Hansson M, Gustafsson M C, Kannangara C G, Hederstedt L
Carlsberg Laboratory, Department of Physiology, Copenhagen Valby, Denmark.
Biochim Biophys Acta. 1997 Jun 20;1340(1):97-104. doi: 10.1016/s0167-4838(97)00030-7.
Oxidation of coproporphyrinogen III to coproporphyrin III is found in extracts of Escherichia coli cells containing the Bacillus subtilis HemY protein (M. Hansson and L. Hederstedt, J. Bacteriol. 176, 5962-5970). We have analysed whether this activity is due to the heterologous expression system, since it in vivo would lead to disruption of the heme biosynthetic pathway. B. subtilis hemY was fused in its 3'-end to a polynucleotide encoding six histidine residues and expressed from plasmids in both E. coli and B. subtilis. The His6-tagged HemY protein extracted from membranes using non-ionic detergent was purified by Ni2+ affinity chromatography. Isolated HemY fusion protein synthesised in E. coli and B. subtilis oxidised coproporphyrinogen III to coproporphyrin III. No direct formation of protoporphyrin IX from coproporphyrinogen III could be detected. Our results suggest that the coproporphyrinogen III to coproporphyrin III activity of HemY is either avoided in B. subtilis in vivo or that coproporphyrin III is a heme biosynthetic intermediate in this bacterium.

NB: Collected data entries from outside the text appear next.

### config.mk
export PLATFORM = sky130hd
export DESIGN_NAME = pair_sort_sequencer
export DESIGN_NICKNAME = d
export VERILOG_FILES = /design/src/rtl/pair_sort_sequencer.sv
export SDC_FILE = /design/constraint.sdc
export NUM_CORES = 1
export LEC_CHECK = 0
export CAP_MARGIN = 20
export CORE_UTILIZATION = 50
export CTS_BUF_LIST = sky130_fd_sc_hd__clkbuf_16
export DETAILED_ROUTE_END_ITERATION = 12
export HOLD_SLACK_MARGIN = 0.06
export MAX_ROUTING_LAYER = met4
export PLACE_DENSITY = 0.9
export SLEW_MARGIN = 20
export SYNTH_ARGS = -nofsm -noshare
export SYNTH_HDL_FRONTEND = slang
export SYNTH_SLANG_ARGS = --single-unit
### constraint.sdc
create_clock -name clock -period 5.65 [get_ports clock]
set_clock_uncertainty 0.05 [all_clocks]
set_input_delay 0.8475 -clock clock [delete_from_list [all_inputs] [get_ports clock]]
set_output_delay 0.8475 -clock clock [all_outputs]
set_load 0.1 [all_outputs]
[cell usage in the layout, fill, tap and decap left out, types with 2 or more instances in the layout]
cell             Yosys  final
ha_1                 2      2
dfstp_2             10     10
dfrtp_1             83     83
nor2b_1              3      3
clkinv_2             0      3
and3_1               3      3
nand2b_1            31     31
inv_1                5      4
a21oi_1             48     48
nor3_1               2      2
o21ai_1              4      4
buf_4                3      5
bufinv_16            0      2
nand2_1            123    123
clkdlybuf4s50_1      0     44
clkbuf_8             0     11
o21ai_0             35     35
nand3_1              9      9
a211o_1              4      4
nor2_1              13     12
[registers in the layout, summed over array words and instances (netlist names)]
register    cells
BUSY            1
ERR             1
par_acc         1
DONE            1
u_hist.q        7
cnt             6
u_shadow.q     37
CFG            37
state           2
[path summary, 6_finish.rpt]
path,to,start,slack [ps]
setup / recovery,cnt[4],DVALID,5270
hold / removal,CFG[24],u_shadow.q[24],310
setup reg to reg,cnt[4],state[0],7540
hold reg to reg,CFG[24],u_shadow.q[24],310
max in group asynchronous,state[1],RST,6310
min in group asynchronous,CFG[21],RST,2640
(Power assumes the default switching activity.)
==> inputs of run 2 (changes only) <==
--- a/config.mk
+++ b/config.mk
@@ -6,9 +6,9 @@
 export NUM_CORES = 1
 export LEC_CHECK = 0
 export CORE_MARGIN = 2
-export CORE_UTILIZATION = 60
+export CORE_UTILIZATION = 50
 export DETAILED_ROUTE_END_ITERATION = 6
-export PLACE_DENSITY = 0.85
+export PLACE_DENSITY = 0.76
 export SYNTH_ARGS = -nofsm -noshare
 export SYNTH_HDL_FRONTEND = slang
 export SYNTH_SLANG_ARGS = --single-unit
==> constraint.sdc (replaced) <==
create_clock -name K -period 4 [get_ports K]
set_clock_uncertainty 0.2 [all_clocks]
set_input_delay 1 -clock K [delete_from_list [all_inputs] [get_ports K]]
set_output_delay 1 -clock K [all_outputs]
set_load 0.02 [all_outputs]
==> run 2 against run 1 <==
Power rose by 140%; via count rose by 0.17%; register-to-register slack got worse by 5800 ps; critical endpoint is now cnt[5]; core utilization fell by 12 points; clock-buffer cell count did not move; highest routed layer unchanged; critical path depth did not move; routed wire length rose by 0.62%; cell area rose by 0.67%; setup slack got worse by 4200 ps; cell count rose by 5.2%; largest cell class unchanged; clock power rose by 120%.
==> src/rtl/sat_counter.sv <==
// Event counter that sticks at all-ones instead of wrapping.
module sat_counter #(
  parameter int CNT_W = 16
) (
  input  logic             clock,
  input  logic             clear,
  input  logic             inc,
  output logic [CNT_W-1:0] count
);

  logic [CNT_W-1:0] count_reg;

  always_ff @(posedge clock or negedge clear) begin
    if (!clear) begin
      count_reg <= '0;
    end else if (inc && (count_reg != {CNT_W{1'b1}})) begin
      count_reg <= count_reg + CNT_W'(1);
    end
  end

  assign count = count_reg;

endmodule

==> src/rtl/branch_sequencer.sv <==
// Conditional-branch micro-sequencer: T3 CON evaluation, T4-T6 PC <- PC + C when taken.
module branch_sequencer #(
  parameter logic [4:0] BR_OPCODE = src_ctrl_pkg::BR_OPCODE,
  parameter int         CNT_W     = 16
) (
  input  logic               clock,
  input  logic               clear,
  branch_sequencer_if.master bus
);
  import src_ctrl_pkg::ST_IDLE;
  import src_ctrl_pkg::ST_EVAL;
  import src_ctrl_pkg::ST_LOADPC;
  import src_ctrl_pkg::ST_ADD;
  import src_ctrl_pkg::ST_WRPC;
  import src_ctrl_pkg::ST_DONE;
  import src_ctrl_pkg::strobe_t;

  logic [2:0] state_reg;
  logic [2:0] state_next;
  logic       illegal_reg;
  strobe_t    strobe;
  logic [1:0] inc;
  logic [CNT_W-1:0] cnt [2];

  always_comb begin
    state_next = state_reg;
    case (state_reg)
      ST_IDLE:   if (bus.start) state_next = (bus.opcode == BR_OPCODE) ? ST_EVAL : ST_DONE;
      ST_EVAL:   state_next = ST_LOADPC;
      ST_LOADPC: state_next = bus.con ? ST_ADD : ST_DONE;
      ST_ADD:    state_next = ST_WRPC;
      ST_WRPC:   state_next = ST_DONE;
      ST_DONE:   state_next = ST_IDLE;
      default:   state_next = ST_IDLE;
    endcase
  end

  always_ff @(posedge clock or negedge clear) begin
    if (!clear) begin
      state_reg   <= ST_IDLE;
      illegal_reg <= 1'b0;
    end else begin
      state_reg <= state_next;
      if (state_reg == ST_IDLE && bus.start && bus.opcode != BR_OPCODE) begin
        illegal_reg <= 1'b1;
      end else if (state_reg == ST_DONE) begin
        illegal_reg <= 1'b0;
      end
    end
  end

  // Strobes are pure state decode (plus con in LOADPC), so reset forces them low at once
  always_comb begin
    strobe = '0;
    case (state_reg)
      ST_EVAL: begin
        strobe.gra    = 1'b1;
        strobe.r_out  = 1'b1;
        strobe.con_in = 1'b1;
      end
      ST_LOADPC: begin
        strobe.pc_out = bus.con;
        strobe.y_in   = bus.con;
      end
      ST_ADD: begin
        strobe.c_out   = 1'b1;
        strobe.alu_add = 1'b1;
        strobe.z_in    = 1'b1;
      end
      ST_WRPC: begin
        strobe.zlow_out = 1'b1;
        strobe.pc_in    = 1'b1;
      end
      default: ;
    endcase
  end

  assign bus.busy     = (state_reg != ST_IDLE);
  assign bus.done     = (state_reg == ST_DONE);
  assign bus.illegal  = (state_reg == ST_DONE) && illegal_reg;
  assign bus.gra      = strobe.gra;
  assign bus.r_out    = strobe.r_out;
  assign bus.con_in   = strobe.con_in;
  assign bus.pc_out   = strobe.pc_out;
  assign bus.y_in     = strobe.y_in;
  assign bus.c_out    = strobe.c_out;
  assign bus.alu_add  = strobe.alu_add;
  assign bus.z_in     = strobe.z_in;
  assign bus.zlow_out = strobe.zlow_out;
  assign bus.pc_in    = strobe.pc_in;

  // Index 0 counts taken branches, index 1 not-taken ones
  assign inc[0] = (state_reg == ST_WRPC);
  assign inc[1] = (state_reg == ST_LOADPC) && !bus.con;

  generate
    for (genvar gi = 0; gi < 2; gi++) begin : g_cnt
      sat_counter #(.CNT_W(CNT_W)) u_cnt (
        .clock (clock),
        .clear (clear),
        .inc   (inc[gi]),
        .count (cnt[gi])
      );
    end
  endgenerate

  assign bus.taken_cnt    = cnt[0];
  assign bus.nottaken_cnt = cnt[1];

endmodule

==> src/flat_wrapper.sv <==
// flat-port wrapper written by rule: the top's interface ports become plain ports
module branch_sequencer_flat import src_ctrl_pkg::ST_IDLE; import src_ctrl_pkg::ST_EVAL; import src_ctrl_pkg::ST_LOADPC; import src_ctrl_pkg::ST_ADD; import src_ctrl_pkg::ST_WRPC; import src_ctrl_pkg::ST_DONE; import src_ctrl_pkg::strobe_t;
#(
  parameter logic [4:0] BR_OPCODE = src_ctrl_pkg::BR_OPCODE,
  parameter int         CNT_W     = 16
)
  (clock, clear, bus_start, bus_opcode, bus_con, bus_busy, bus_done, bus_illegal, bus_gra, bus_r_out, bus_con_in, bus_pc_out, bus_y_in, bus_c_out, bus_alu_add, bus_z_in, bus_zlow_out, bus_pc_in, bus_taken_cnt, bus_nottaken_cnt);
  branch_sequencer_if #(.CNT_W(CNT_W)) bus_i ();
  input  logic clock;
  input  logic clear;
  input wire logic [$bits(bus_i.start)-1:0] bus_start;
  input wire logic [$bits(bus_i.opcode)-1:0] bus_opcode;
  input wire logic [$bits(bus_i.con)-1:0] bus_con;
  output wire logic [$bits(bus_i.busy)-1:0] bus_busy;
  output wire logic [$bits(bus_i.done)-1:0] bus_done;
  output wire logic [$bits(bus_i.illegal)-1:0] bus_illegal;
  output wire logic [$bits(bus_i.gra)-1:0] bus_gra;
  output wire logic [$bits(bus_i.r_out)-1:0] bus_r_out;
  output wire logic [$bits(bus_i.con_in)-1:0] bus_con_in;
  output wire logic [$bits(bus_i.pc_out)-1:0] bus_pc_out;
  output wire logic [$bits(bus_i.y_in)-1:0] bus_y_in;
  output wire logic [$bits(bus_i.c_out)-1:0] bus_c_out;
  output wire logic [$bits(bus_i.alu_add)-1:0] bus_alu_add;
  output wire logic [$bits(bus_i.z_in)-1:0] bus_z_in;
  output wire logic [$bits(bus_i.zlow_out)-1:0] bus_zlow_out;
  output wire logic [$bits(bus_i.pc_in)-1:0] bus_pc_in;
  output wire logic [$bits(bus_i.taken_cnt)-1:0] bus_taken_cnt;
  output wire logic [$bits(bus_i.nottaken_cnt)-1:0] bus_nottaken_cnt;
  assign bus_i.start = bus_start;
  assign bus_i.opcode = bus_opcode;
  assign bus_i.con = bus_con;
  assign bus_busy = bus_i.busy;
  assign bus_done = bus_i.done;
  assign bus_illegal = bus_i.illegal;
  assign bus_gra = bus_i.gra;
  assign bus_r_out = bus_i.r_out;
  assign bus_con_in = bus_i.con_in;
  assign bus_pc_out = bus_i.pc_out;
  assign bus_y_in = bus_i.y_in;
  assign bus_c_out = bus_i.c_out;
  assign bus_alu_add = bus_i.alu_add;
  assign bus_z_in = bus_i.z_in;
  assign bus_zlow_out = bus_i.zlow_out;
  assign bus_pc_in = bus_i.pc_in;
  assign bus_taken_cnt = bus_i.taken_cnt;
  assign bus_nottaken_cnt = bus_i.nottaken_cnt;
  branch_sequencer #(.BR_OPCODE(BR_OPCODE), .CNT_W(CNT_W)) u_core (.clock(clock), .clear(clear), .bus(bus_i));
endmodule
### src/rtl/pipe_skid_reg.sv
// Pipeline stage register with valid/ready handshake and a one-entry skid buffer.
// Both handshake outputs decode registered state only, so no ready path runs through the stage.
module pipe_skid_reg #(
    parameter int WIDTH = 16
) (
    input  logic             clk,
    input  logic             rst_n,
    input  logic             flush,
    input  logic             in_valid,
    output logic             in_ready,
    input  logic [WIDTH-1:0] in_data,
    output logic             out_valid,
    input  logic             out_ready,
    output logic [WIDTH-1:0] out_data,
    output logic [1:0]       occupancy
);

    typedef enum logic [1:0] {
        EMPTY = 2'd0,
        BUSY  = 2'd1,
        FULL  = 2'd2
    } state_t;

    state_t           state_q;
    state_t           state_d;
    logic [WIDTH-1:0] main_q;
    logic [WIDTH-1:0] main_d;
    logic [WIDTH-1:0] skid_q;
    logic [WIDTH-1:0] skid_d;
    logic             accept;
    logic             drain;

    assign out_valid = (state_q != EMPTY);
    assign in_ready  = (state_q != FULL);
    assign out_data  = main_q;
    assign occupancy = state_q;

    assign accept = in_valid & in_ready;
    assign drain  = out_valid & out_ready;

    always_ff @(posedge clk or negedge rst_n) begin
        if (!rst_n) begin
            state_q <= EMPTY;
            main_q  <= '0;
            skid_q  <= '0;
        end else begin
            state_q <= state_d;
            main_q  <= main_d;
            skid_q  <= skid_d;
        end
    end

    // Flush wins over every handshake; data registers keep stale contents, only state clears.
    always_comb begin
        state_d = state_q;
        main_d  = main_q;
        skid_d  = skid_q;
        if (flush) begin
            state_d = EMPTY;
        end else begin
            unique case (state_q)
                EMPTY: begin
                    if (accept) begin
                        state_d = BUSY;
                        main_d  = in_data;
                    end
                end
                BUSY: begin
                    if (accept && drain) begin
                        main_d = in_data;
                    end else if (accept) begin
                        state_d = FULL;
                        skid_d  = in_data;
                    end else if (drain) begin
                        state_d = EMPTY;
                    end
                end
                FULL: begin
                    if (drain) begin
                        state_d = BUSY;
                        main_d  = skid_q;
                    end
                end
                default: begin
                    state_d = EMPTY;
                end
            endcase
        end
    end

endmodule

### config.mk
export PLATFORM = sky130hd
export DESIGN_NAME = pipe_skid_reg
export DESIGN_NICKNAME = d
export VERILOG_FILES = /design/src/rtl/pipe_skid_reg.sv
export SDC_FILE = /design/constraint.sdc
export NUM_CORES = 1
export LEC_CHECK = 0
export CORE_MARGIN = 3
export CORE_UTILIZATION = 44
export DETAILED_ROUTE_END_ITERATION = 10
export MAX_ROUTING_LAYER = met4
export PLACE_DENSITY = 0.86
export SYNTH_ARGS = -nofsm -noshare
export SYNTH_HDL_FRONTEND = slang
export SYNTH_SLANG_ARGS = --single-unit
### constraint.sdc
create_clock -name clk -period 1.5 [get_ports clk]
set_input_delay 0.225 -clock clk [delete_from_list [all_inputs] [get_ports clk]]
set_output_delay 0.225 -clock clk [all_outputs]
set_load 0.02 [all_outputs]
==> impl_metrics.env, run 1 <==
export IMPL_core_area_um2=3495
export IMPL_arrival_ns=1.71
export IMPL_dp_slack_ns=-0.3668
export IMPL_seq_area_um2=853.3
export IMPL_required_ns=1.68
export IMPL_root_buffer="clkbuf_8"
export IMPL_yosysSeqAreaShare=0.5113
export IMPL_rows=21
export IMPL_end_kind="flop"
export IMPL_cp_slowest_cell="dfrtp_2"
export IMPL_max_slew_margin=0.7116
export IMPL_clock_skew_ns=0.006272
export IMPL_dp_hpwl_um=2413
export IMPL_clock_path_buffers=2
export IMPL_yosys_cell_types_count=21
export IMPL_ys_ff_latch=34
export IMPL_dr_first_iter_drc_count=27
export IMPL_grt_setup_unrepaired="yes"
export IMPL_crit_type="reg2reg"
export IMPL_whs_ns=0.3373
export IMPL_htreeDepth=2
export IMPL_die_y_um=67.50
export IMPL_powerDensity_nw_per_um2=1167
export IMPL_design_area_um2=2415
export IMPL_ios=41
export IMPL_r2r_setup_slack_ns=-0.03
export IMPL_grt_util_all_layers=0.1757
export IMPL_fill_cells=240
export IMPL_cp_max_fo=7
export IMPL_worst_hold_path_type="in2async"
export IMPL_report_final_slew_viol_count=0
export IMPL_die_width_um=67.50
export IMPL_holdBufCountCts=0
export IMPL_synth_top_cell_by_area="dfrtp_1"
export IMPL_area_growth_pct=45.11
export IMPL_worstMarginPinSlew_ns=0.4326
export IMPL_dpl_instance_area_um2=2196
export IMPL_drv_cap=0
export IMPL_ir_worst_vdd_mv=0.6612
export IMPL_status="finished with violations"
export IMPL_dieArea_um2=4556
export IMPL_dr_pass1_iters=4
export IMPL_antenna_found_initial=0
export IMPL_hold_viol=0
export IMPL_fin_util=0.6910
export IMPL_finalWorstSetupSlack_ns=-0.03159
export IMPL_diodes=0
export IMPL_drt_wirelength_per_cell_um=16.93
export IMPL_synthTopCellsByArea="dfrtp_1 51%, mux2_4 23%, mux2_2 14%"
export IMPL_initial_core_util=0.4762
export IMPL_totalNegativeSetupSlack_ns=-0.3151
export IMPL_clkSinkCount=34
export IMPL_syn_avg_cell_area_um2=16.31
export IMPL_p_leak_nw=1.208
export IMPL_tritoncts="done"
export IMPL_syn_nets=123
export IMPL_layout_drive_gt1_share=0.5123
export IMPL_finalSetupViolCount=16
export IMPL_max_freq_mhz=652.9
export IMPL_cp_slowest_stage_delay_ns=0.47
export IMPL_drc=0
export IMPL_wirelength_um=3521
export IMPL_num_vias=1055
export IMPL_mostFrequentLayoutCells="46 x mux2_4, 32 x dfrtp_1, 19 x clkdlybuf4s50_1, 12 x dlymetal6s2s_1, 12 x buf_4"
export IMPL_grt_overflow=0
export IMPL_port_buffers=40
export IMPL_r2r_start="occupancy[0]"
export IMPL_numCtsBuffers=5
export IMPL_grt_pass1_wl_um=5609
export IMPL_vias_per_cell=5.072
export IMPL_yosys_warnings=0
export IMPL_cp_common_cell="mux2_4"
export IMPL_finalCritPeriodShare=1.021
export IMPL_startpoint_type="flop"
export IMPL_fin_crit_ns=1.532
export IMPL_syn_inst=102
export IMPL_synthDominantCellAreaShare=0.5113
export IMPL_gp_congestion=0.8850
export IMPL_multi_input_area_um2=848.3
export IMPL_final_common_cell="mux2_4"
export IMPL_nets=182
export IMPL_clkLatencyLatePin_ns=0.29
export IMPL_grt_pass1_vias=1172
export IMPL_violations="setup timing"
export IMPL_clk_pin_slew_ns=0.07
export IMPL_netlist_area_um2=1664
export IMPL_r2r_cells=4
export IMPL_grt_max_degree=35
export IMPL_reg2reg_to="out_data[10]"
export IMPL_drtAntennaViolNets=0
export IMPL_worstPathCellList="nor2b_4 > buf_6 > mux2_4 > mux2_4"
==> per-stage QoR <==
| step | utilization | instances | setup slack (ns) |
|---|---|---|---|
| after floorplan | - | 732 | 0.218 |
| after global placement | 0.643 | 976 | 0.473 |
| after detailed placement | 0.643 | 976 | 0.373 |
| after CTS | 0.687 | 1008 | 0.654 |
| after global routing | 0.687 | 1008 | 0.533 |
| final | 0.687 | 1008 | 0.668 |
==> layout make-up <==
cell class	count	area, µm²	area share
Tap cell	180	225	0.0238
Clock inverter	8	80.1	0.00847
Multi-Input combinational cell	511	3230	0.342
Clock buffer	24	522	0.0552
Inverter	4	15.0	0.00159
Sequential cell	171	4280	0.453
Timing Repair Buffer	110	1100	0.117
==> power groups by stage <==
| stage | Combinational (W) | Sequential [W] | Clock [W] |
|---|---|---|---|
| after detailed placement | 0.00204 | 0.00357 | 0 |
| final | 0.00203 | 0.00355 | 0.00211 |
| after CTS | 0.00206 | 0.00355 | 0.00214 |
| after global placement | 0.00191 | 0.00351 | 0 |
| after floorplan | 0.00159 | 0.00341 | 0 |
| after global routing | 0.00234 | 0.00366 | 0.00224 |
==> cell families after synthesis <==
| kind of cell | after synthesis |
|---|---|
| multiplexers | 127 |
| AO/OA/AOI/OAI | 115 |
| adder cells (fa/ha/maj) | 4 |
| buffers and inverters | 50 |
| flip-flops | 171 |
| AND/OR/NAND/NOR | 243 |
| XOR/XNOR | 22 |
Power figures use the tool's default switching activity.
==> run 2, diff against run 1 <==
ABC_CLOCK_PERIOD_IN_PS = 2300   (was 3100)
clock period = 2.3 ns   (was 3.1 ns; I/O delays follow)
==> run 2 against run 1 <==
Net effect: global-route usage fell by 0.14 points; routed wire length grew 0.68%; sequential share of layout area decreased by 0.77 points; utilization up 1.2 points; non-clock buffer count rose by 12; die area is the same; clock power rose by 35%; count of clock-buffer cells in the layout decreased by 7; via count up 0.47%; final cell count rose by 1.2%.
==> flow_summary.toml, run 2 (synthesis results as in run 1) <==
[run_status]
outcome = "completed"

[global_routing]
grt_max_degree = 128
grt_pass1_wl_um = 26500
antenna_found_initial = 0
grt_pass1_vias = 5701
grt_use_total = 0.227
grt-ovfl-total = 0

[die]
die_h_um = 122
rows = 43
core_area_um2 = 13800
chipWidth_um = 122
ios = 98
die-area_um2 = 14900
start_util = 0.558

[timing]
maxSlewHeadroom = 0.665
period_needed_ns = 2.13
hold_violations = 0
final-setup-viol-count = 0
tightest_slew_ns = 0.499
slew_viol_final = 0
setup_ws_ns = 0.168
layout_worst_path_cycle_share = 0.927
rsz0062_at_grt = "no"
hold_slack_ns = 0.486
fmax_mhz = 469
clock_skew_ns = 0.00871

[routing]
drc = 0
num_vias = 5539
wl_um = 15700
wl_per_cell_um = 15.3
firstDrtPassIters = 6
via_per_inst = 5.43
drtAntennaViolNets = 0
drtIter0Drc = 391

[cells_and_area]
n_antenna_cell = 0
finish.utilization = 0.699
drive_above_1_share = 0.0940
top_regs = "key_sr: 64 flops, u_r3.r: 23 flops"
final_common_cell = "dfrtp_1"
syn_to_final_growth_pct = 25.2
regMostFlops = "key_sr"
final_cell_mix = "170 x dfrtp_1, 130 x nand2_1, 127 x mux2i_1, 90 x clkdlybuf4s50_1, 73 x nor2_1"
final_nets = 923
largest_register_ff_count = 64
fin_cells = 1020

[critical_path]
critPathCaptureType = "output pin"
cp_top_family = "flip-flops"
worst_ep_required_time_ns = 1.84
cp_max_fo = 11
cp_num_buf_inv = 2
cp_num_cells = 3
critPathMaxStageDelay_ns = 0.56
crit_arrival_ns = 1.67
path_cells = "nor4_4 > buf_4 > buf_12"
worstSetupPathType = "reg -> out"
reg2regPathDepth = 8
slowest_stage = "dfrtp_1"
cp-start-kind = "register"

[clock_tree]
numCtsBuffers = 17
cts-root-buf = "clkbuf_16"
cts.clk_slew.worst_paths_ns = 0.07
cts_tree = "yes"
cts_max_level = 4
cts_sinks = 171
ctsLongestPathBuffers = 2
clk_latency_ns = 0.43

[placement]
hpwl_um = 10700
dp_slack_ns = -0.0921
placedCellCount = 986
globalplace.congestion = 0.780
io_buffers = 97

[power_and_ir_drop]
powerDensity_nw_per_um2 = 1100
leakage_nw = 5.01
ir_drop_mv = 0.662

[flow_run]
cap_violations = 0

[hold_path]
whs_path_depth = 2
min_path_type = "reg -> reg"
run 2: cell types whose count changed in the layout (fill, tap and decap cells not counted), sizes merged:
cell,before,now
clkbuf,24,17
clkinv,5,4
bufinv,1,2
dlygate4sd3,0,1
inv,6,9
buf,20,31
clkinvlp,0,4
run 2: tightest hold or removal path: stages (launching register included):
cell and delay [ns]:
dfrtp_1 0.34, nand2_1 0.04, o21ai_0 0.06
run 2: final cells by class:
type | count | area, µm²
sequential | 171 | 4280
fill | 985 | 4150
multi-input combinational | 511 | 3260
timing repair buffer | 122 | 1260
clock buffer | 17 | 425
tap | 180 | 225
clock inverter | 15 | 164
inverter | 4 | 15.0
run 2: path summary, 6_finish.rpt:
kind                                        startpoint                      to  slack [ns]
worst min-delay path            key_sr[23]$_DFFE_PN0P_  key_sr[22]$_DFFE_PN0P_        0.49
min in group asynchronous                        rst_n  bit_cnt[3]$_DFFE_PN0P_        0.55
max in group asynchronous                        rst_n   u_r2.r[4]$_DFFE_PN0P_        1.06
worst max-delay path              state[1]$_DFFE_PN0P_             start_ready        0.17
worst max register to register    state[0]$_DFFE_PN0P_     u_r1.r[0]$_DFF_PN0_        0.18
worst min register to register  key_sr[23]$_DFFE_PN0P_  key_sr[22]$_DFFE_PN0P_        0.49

在含有枯草芽孢杆菌HemY蛋白的大肠杆菌细胞提取物中发现了粪卟啉原III氧化为粪卟啉III的现象(M. 汉森和L. 赫德施泰特,《细菌学杂志》176, 5962 - 5970)。我们分析了这种活性是否归因于异源表达系统,因为在体内它会导致血红素生物合成途径的中断。枯草芽孢杆菌hemY在其3'端与编码六个组氨酸残基的多核苷酸融合,并在大肠杆菌和枯草芽孢杆菌中从质粒表达。使用非离子洗涤剂从膜中提取的His6标签HemY蛋白通过Ni2 +亲和层析纯化。在大肠杆菌和枯草芽孢杆菌中合成的分离的HemY融合蛋白将粪卟啉原III氧化为粪卟啉III。未检测到粪卟啉原III直接形成原卟啉IX。我们的结果表明,HemY的粪卟啉原III到粪卟啉III的活性在枯草芽孢杆菌体内要么被避免,要么粪卟啉III是该细菌血红素生物合成的中间体。